Talwin® Nx (pentazocine/naloxone) is a prescription medication approved to treat moderate-to-severe pain. It contains a combination of two active ingredients: pentazocine (Talwin®), a potent pain reliever, and naloxone (Narcan®), which is added to help deter misuse of Talwin Nx by injection.
Talwin Nx is considered a schedule IV controlled substance because it has the potential for abuse or addiction. As a controlled substance, the possession and use of the drug are highly regulated. Schedule IV substances are considered to have less abuse potential than schedule II drugs, such as morphine, or schedule III drugs, such as hydrocodone/APAP.
Talwin Nx was originally made by sanofi-aventis U.S., LLC. However, sanofi-aventis stopped making the brand-name medication, and it is currently only available in generic form. Generic versions of Talwin Nx are made by a few different companies.
As previously mentioned, Talwin Nx contains pentazocine and naloxone. Pentazocine is the pain-relieving portion of Talwin Nx. It works by binding to opioid receptors and mimicking the action of naturally occurring chemicals that block pain. Once taken, pentazocine usually starts to relieve pain in 15 to 30 minutes, and can continue to control pain for three hours or longer.
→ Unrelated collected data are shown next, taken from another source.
<file path="config.mk">
export PLATFORM = sky130hd
export DESIGN_NAME = swtc_core
export DESIGN_NICKNAME = d
export VERILOG_FILES = /design/src/core/swtc_pkg.sv /design/src/core/swtc_cond.sv /design/src/core/swtc_core.sv
export SDC_FILE = /design/constraint.sdc
export NUM_CORES = 1
export LEC_CHECK = 0
export ABC_AREA = 0
export ABC_CLOCK_PERIOD_IN_PS = 4700
export BUFFER_PORTS_ARGS = -buffer_cell sky130_fd_sc_hd__clkbuf_2
export CAP_MARGIN = 10
export CORE_UTILIZATION = 30
export DETAILED_ROUTE_END_ITERATION = 12
export SLEW_MARGIN = 20
export SYNTH_ARGS = -nofsm -noshare
export SYNTH_HDL_FRONTEND = slang
export SYNTH_SLANG_ARGS = --single-unit
</file>
<file path="constraint.sdc">
create_clock -name sys_clk -period 4.7 [get_ports sys_clk]
set_input_delay 0.94 -clock sys_clk [delete_from_list [all_inputs] [get_ports sys_clk]]
set_output_delay 0.94 -clock sys_clk [all_outputs]
set_load 0.01 [all_outputs]
</file>
<file path="src/core/swtc_pkg.sv">
package swtc_pkg;
	localparam int unsigned SWTC_CLK_HZ = 50000000;
	// Status word bit positions
	localparam int unsigned SWTC_N_POS = 31;
	localparam int unsigned SWTC_Z_POS = 30;
	localparam int unsigned SWTC_C_POS = 29;
	localparam int unsigned SWTC_V_POS = 28;
	localparam int unsigned SWTC_I_POS = 7;
	localparam int unsigned SWTC_F_POS = 6;
	localparam int unsigned SWTC_T_POS = 5;
	localparam logic [31:0] SWTC_DEF_MASK = 32'hf00000ff;
	localparam logic [31:0] SWTC_FLG_MASK = 32'hf0000000;
	localparam logic [31:0] SWTC_CTL_MASK = 32'h000000ff;
	localparam logic [31:0] SWTC_CURRENT_PROGRAM_STATUS_RST = 32'h000000d3;
	localparam logic [31:0] SWTC_SAVED_PROGRAM_STATUS_RST = 32'h00000000;
	// Mode field codes
	localparam logic [4:0] SWTC_M_USR = 5'h10;
	localparam logic [4:0] SWTC_M_FIQ = 5'h11;
	localparam logic [4:0] SWTC_M_IRQ = 5'h12;
	localparam logic [4:0] SWTC_M_SVC = 5'h13;
	localparam logic [4:0] SWTC_M_ABT = 5'h17;
	localparam logic [4:0] SWTC_M_UND = 5'h1b;
	localparam logic [4:0] SWTC_M_SYS = 5'h1f;
	// Saved-status bank indices
	localparam logic [2:0] SWTC_BK_FIQ = 3'h0;
	localparam logic [2:0] SWTC_BK_IRQ = 3'h1;
	localparam logic [2:0] SWTC_BK_SVC = 3'h2;
	localparam logic [2:0] SWTC_BK_ABT = 3'h3;
	localparam logic [2:0] SWTC_BK_UND = 3'h4;
	localparam logic [2:0] SWTC_BK_NONE = 3'h7;
	localparam int unsigned SWTC_NBANK = 5;
	// Opcodes
	localparam logic [3:0] SWTC_OP_TST = 4'h8;
	localparam logic [3:0] SWTC_OP_TEQ = 4'h9;
	localparam logic [3:0] SWTC_OP_CMP = 4'ha;
	localparam logic [3:0] SWTC_OP_CMN = 4'hb;
	localparam logic [3:0] SWTC_RD_PC = 4'hf;
	// Cycle counts per instruction class
	localparam logic [2:0] SWTC_CYC_NORM = 3'h1;
	localparam logic [2:0] SWTC_CYC_REGSH = 3'h2;
	localparam logic [2:0] SWTC_CYC_PC = 3'h3;
	localparam logic [2:0] SWTC_CYC_PC_REGSH = 3'h4;
	localparam logic [2:0] SWTC_CYC_PSR = 3'h1;
	typedef enum logic [1:0] {
		SWTC_KIND_S,
		SWTC_KIND_N,
		SWTC_KIND_I
	} swtc_cycle_type;
	typedef enum logic [2:0] {
		SWTC_CL_NOP,
		SWTC_CL_FLAG,
		SWTC_CL_DP,
		SWTC_CL_MRS,
		SWTC_CL_MSR_ALL,
		SWTC_CL_MSR_FLG
	} swtc_class_type;
endpackage

</file>
<file path="src/core/swtc_cond.sv">
`timescale 1ns/1ps
// Condition field evaluation against the current flags
module swtc_cond
	import swtc_pkg::*;
(
	input wire logic [3:0] cond,
	input wire logic [3:0] flags,
	output logic pass
);
	logic n, z, c, v;
	always_comb begin
		n = flags[3];
		z = flags[2];
		c = flags[1];
		v = flags[0];
		case (cond)
			4'h0: pass = z;
			4'h1: pass = !z;
			4'h2: pass = c;
			4'h3: pass = !c;
			4'h4: pass = n;
			4'h5: pass = !n;
			4'h6: pass = v;
			4'h7: pass = !v;
			4'h8: pass = c && !z;
			4'h9: pass = !c || z;
			4'ha: pass = n == v;
			4'hb: pass = n != v;
			4'hc: pass = !z && (n == v);
			4'hd: pass = z || (n != v);
			4'he: pass = 1'b1;
			default: pass = 1'b0;
		endcase
	end
endmodule

</file>
<file path="src/core/swtc_core.sv">
`timescale 1ns/1ps
// What this block does
// - Flag-only ops set flags, write no register
// - Legacy restore test copies saved word if in a banked mode
// - Normal 1S; register shift 1S plus 1I
// - PC written 2S+1N; register shift adds 1I
// - Status read copies full 32-bit word
// - Full status write moves register to word
// - Flags-only write sets bits 31:28 only
// - User mode writes flags only; privileged all
// - Saved word bank follows current mode
// - Twelve defined status bits, rest reserved
// - Every status transfer takes one sequential cycle
// - Test opcodes with S clear are transfers
// - Transfer runs only when condition passes
// - Non-test PC destination with S restores saved word in banked modes
module swtc_core
	import swtc_pkg::*;
#(
	parameter int unsigned NBANK = SWTC_NBANK
) (
	input wire logic sys_clk,
	input wire logic rstn,
	input wire logic instr_valid,
	input wire logic [31:0] instr,
	input wire logic [31:0] operand,
	input wire logic [3:0] alu_flags,
	input wire logic [31:0] alu_result,
	output logic instr_ready,
	output logic [31:0] current_status_word,
	output logic [31:0] saved_status_word,
	output logic [31:0] reg_wdata,
	output logic [3:0] reg_waddr,
	output logic reg_we,
	output logic pc_we,
	output logic [31:0] pc_wdata,
	output logic cycle_valid,
	output swtc_cycle_type cycle_kind
);
	initial begin
		if (NBANK != SWTC_NBANK) begin
			$error("swtc_core: NBANK must equal five banks");
		end
	end

	logic [31:0] current_program_status_r, current_program_status_nxt;
	logic [31:0] saved_program_status_r [NBANK];
	logic [31:0] saved_program_status_nxt [NBANK];
	logic [31:0] rdata_r, rdata_nxt, pcd_r, pcd_nxt;
	logic [31:0] saved_program_status_view_r, saved_program_status_view_nxt;
	logic [3:0] waddr_r, waddr_nxt;
	logic we_r, we_nxt, pcwe_r, pcwe_nxt;
	logic [2:0] cyc_r, cyc_nxt;
	logic [2:0] pos_r, pos_nxt;
	logic [1:0] kind_r, kind_nxt;
	logic busy_r, busy_nxt;
	logic ready_r;
	logic cval_r, cval_nxt;
	logic pc_dest_r, pc_dest_nxt, regsh_r, regsh_nxt;

	logic cond_ok;
	logic [3:0] opc, rd, rd_f;
	logic sbit, is_imm, reg_shift, use_saved_program_status, is_dp, is_test, priv;
	logic [2:0] bank;
	logic [31:0] imm_val, src, sel_saved_program_status;
	swtc_class_type cls;

	swtc_cond u_cond (
		.cond(instr[31:28]),
		.flags(current_program_status_r[31:28]),
		.pass(cond_ok)
	);

	// Bank index from the active mode field
	always_comb begin
		case (current_program_status_r[4:0])
			SWTC_M_FIQ: bank = SWTC_BK_FIQ;
			SWTC_M_IRQ: bank = SWTC_BK_IRQ;
			SWTC_M_SVC: bank = SWTC_BK_SVC;
			SWTC_M_ABT: bank = SWTC_BK_ABT;
			SWTC_M_UND: bank = SWTC_BK_UND;
			default: bank = SWTC_BK_NONE;
		endcase
	end

	// Saved word of the current mode, zero where no bank exists
	always_comb begin
		if (bank == SWTC_BK_NONE) begin
			sel_saved_program_status = 32'h00000000;
		end else begin
			sel_saved_program_status = saved_program_status_r[bank];
		end
	end

	// Instruction field split and class decode
	always_comb begin
		opc = instr[24:21];
		sbit = instr[20];
		rd = instr[15:12];
		rd_f = instr[15:12];
		is_imm = instr[25];
		reg_shift = !is_imm && instr[4];
		use_saved_program_status = instr[22];
		is_dp = instr[27:26] == 2'b00 && (is_imm || !(instr[7] && instr[4]));
		is_test = opc[3:2] == 2'b10;
		priv = current_program_status_r[4:0] != SWTC_M_USR;
		imm_val = ({24'h000000, instr[7:0]} >> {instr[11:8], 1'b0})
			| ({24'h000000, instr[7:0]} << (6'h20 - {1'b0, instr[11:8], 1'b0}));
		src = is_imm ? imm_val : operand;
		cls = SWTC_CL_NOP;
		if (instr_valid && !busy_r && is_dp && cond_ok) begin
			if (is_test && sbit) begin
				cls = SWTC_CL_FLAG;
			end else if (is_test && !opc[0] && instr[21:16] == 6'h0f
				&& !is_imm) begin
				cls = SWTC_CL_MRS;
			end else if (is_test && opc[0] && instr[21:16] == 6'h29) begin
				cls = SWTC_CL_MSR_ALL;
			end else if (is_test && opc[0] && instr[21:16] == 6'h28) begin
				cls = SWTC_CL_MSR_FLG;
			end else if (!is_test) begin
				cls = SWTC_CL_DP;
			end
		end
	end

	// Status state, register and PC write requests
	always_comb begin
		current_program_status_nxt = current_program_status_r;
		saved_program_status_nxt = saved_program_status_r;
		rdata_nxt = rdata_r;
		waddr_nxt = waddr_r;
		we_nxt = 1'b0;
		pcwe_nxt = 1'b0;
		pcd_nxt = pcd_r;
		pc_dest_nxt = 1'b0;
		regsh_nxt = 1'b0;
		case (cls)
			SWTC_CL_FLAG: begin
				// Legacy restore form leaves flags alone in user mode
				if (rd_f == SWTC_RD_PC && opc == SWTC_OP_TEQ) begin
					if (priv && bank != SWTC_BK_NONE) begin
						current_program_status_nxt = sel_saved_program_status;
					end
				end else begin
					current_program_status_nxt[31:28] = alu_flags;
				end
				regsh_nxt = reg_shift;
			end
			SWTC_CL_DP: begin
				waddr_nxt = rd;
				regsh_nxt = reg_shift;
				if (rd == SWTC_RD_PC) begin
					pcwe_nxt = 1'b1;
					pcd_nxt = alu_result;
					pc_dest_nxt = 1'b1;
					if (sbit && bank != SWTC_BK_NONE) begin
						current_program_status_nxt = sel_saved_program_status;
					end
				end else begin
					we_nxt = 1'b1;
					rdata_nxt = alu_result;
					if (sbit) begin
						current_program_status_nxt[31:28] = alu_flags;
					end
				end
			end
			SWTC_CL_MRS: begin
				we_nxt = 1'b1;
				waddr_nxt = rd;
				rdata_nxt = use_saved_program_status ? sel_saved_program_status : current_program_status_r;
			end
			SWTC_CL_MSR_ALL: begin
				if (use_saved_program_status) begin
					if (bank != SWTC_BK_NONE) begin
						saved_program_status_nxt[bank] = src & SWTC_DEF_MASK;
					end
				end else if (priv) begin
					current_program_status_nxt = src & SWTC_DEF_MASK;
				end else begin
					current_program_status_nxt[31:28] = src[31:28];
				end
			end
			SWTC_CL_MSR_FLG: begin
				if (use_saved_program_status) begin
					if (bank != SWTC_BK_NONE) begin
						saved_program_status_nxt[bank][31:28] = src[31:28];
					end
				end else begin
					current_program_status_nxt[31:28] = src[31:28];
				end
			end
			default: begin
			end
		endcase
		current_program_status_nxt = current_program_status_nxt & SWTC_DEF_MASK;
	end

	// Incremental cycle sequencing
	always_comb begin
		cyc_nxt = cyc_r;
		pos_nxt = pos_r;
		busy_nxt = busy_r;
		cval_nxt = 1'b0;
		kind_nxt = kind_r;
		saved_program_status_view_nxt = sel_saved_program_status;
		if (!busy_r) begin
			if (cls != SWTC_CL_NOP) begin
				cval_nxt = 1'b1;
				kind_nxt = SWTC_KIND_S;
				case (cls)
					SWTC_CL_MRS, SWTC_CL_MSR_ALL, SWTC_CL_MSR_FLG:
						cyc_nxt = SWTC_CYC_PSR;
					default: begin
						if (cls == SWTC_CL_DP && rd == SWTC_RD_PC) begin
							cyc_nxt = reg_shift ? SWTC_CYC_PC_REGSH
								: SWTC_CYC_PC;
						end else begin
							cyc_nxt = reg_shift ? SWTC_CYC_REGSH
								: SWTC_CYC_NORM;
						end
					end
				endcase
				pos_nxt = 3'h1;
				busy_nxt = cyc_nxt != 3'h1;
			end
		end else begin
			cval_nxt = 1'b1;
			pos_nxt = pos_r + 3'h1;
			busy_nxt = pos_nxt != cyc_r;
			if (regsh_r && pos_r == 3'h1) begin
				kind_nxt = SWTC_KIND_I;
			end else if (pc_dest_r && kind_r != SWTC_KIND_N
				&& pos_nxt == cyc_r - 3'h1) begin
				kind_nxt = SWTC_KIND_N;
			end else begin
				kind_nxt = SWTC_KIND_S;
			end
		end
	end

	always_ff @(posedge sys_clk) begin
		if (!rstn) begin
			current_program_status_r <= SWTC_CURRENT_PROGRAM_STATUS_RST;
			for (int i = 0; i < NBANK; i++) begin
				saved_program_status_r[i] <= SWTC_SAVED_PROGRAM_STATUS_RST;
			end
			rdata_r <= 32'h00000000;
			pcd_r <= 32'h00000000;
			saved_program_status_view_r <= 32'h00000000;
			waddr_r <= 4'h0;
			we_r <= 1'b0;
			pcwe_r <= 1'b0;
			cyc_r <= 3'h0;
			pos_r <= 3'h0;
			kind_r <= SWTC_KIND_S;
			busy_r <= 1'b0;
			ready_r <= 1'b1;
			cval_r <= 1'b0;
			pc_dest_r <= 1'b0;
			regsh_r <= 1'b0;
		end else begin
			current_program_status_r <= current_program_status_nxt;
			saved_program_status_r <= saved_program_status_nxt;
			rdata_r <= rdata_nxt;
			pcd_r <= pcd_nxt;
			saved_program_status_view_r <= saved_program_status_view_nxt;
			waddr_r <= waddr_nxt;
			we_r <= we_nxt;
			pcwe_r <= pcwe_nxt;
			cyc_r <= cyc_nxt;
			pos_r <= pos_nxt;
			kind_r <= kind_nxt;
			busy_r <= busy_nxt;
			ready_r <= !busy_nxt;
			cval_r <= cval_nxt;
			pc_dest_r <= busy_r ? pc_dest_r : pc_dest_nxt;
			regsh_r <= busy_r ? regsh_r : regsh_nxt;
		end
	end

	assign current_status_word = current_program_status_r;
	assign saved_status_word = saved_program_status_view_r;
	assign reg_wdata = rdata_r;
	assign reg_waddr = waddr_r;
	assign reg_we = we_r;
	assign pc_we = pcwe_r;
	assign pc_wdata = pcd_r;
	assign cycle_valid = cval_r;
	assign cycle_kind = swtc_cycle_type'(kind_r);
	assign instr_ready = ready_r;
endmodule

</file>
The main effects of pentazocine occur when it binds to receptors in the central nervous system (the brain and spinal cord). However, the drug can produce effects anywhere opioid receptors are found in the body.
There are several types of opioid receptors located throughout the body. Talwin Nx is classified as an opioid agonist-antagonist, which means it binds to and activates certain opioid receptors (kappa receptors), but also blocks certain other opioid receptors (called mu receptors).
As an antagonist at mu opioid receptors, Talwin Nx partially blocks the action of opioid medications that bind to mu receptors, such as morphine. In addition, Talwin Nx is only a partial agonist at kappa receptors, which means it only partially activates them.
Compared to full agonists, such as morphine, partial agonists-antagonists like Talwin Nx usually have a limited effective dosing range. This means there is a maximum dose above which the drug will not have any further effects. This may help make Talwin Nx a less-desirable drug for abuse and make it less dangerous than full agonist drugs, particularly in the case of an overdose; however, an overdose can still be dangerous.
The naloxone portion of Talwin Nx helps prevent the medication from being misused. When taken by mouth as directed, naloxone has no effects in the body. However, if the drug is crushed and injected, naloxone blocks the actions of pentazocine (as well as other narcotic medications), preventing it from working and potentially causing severe withdrawal symptoms.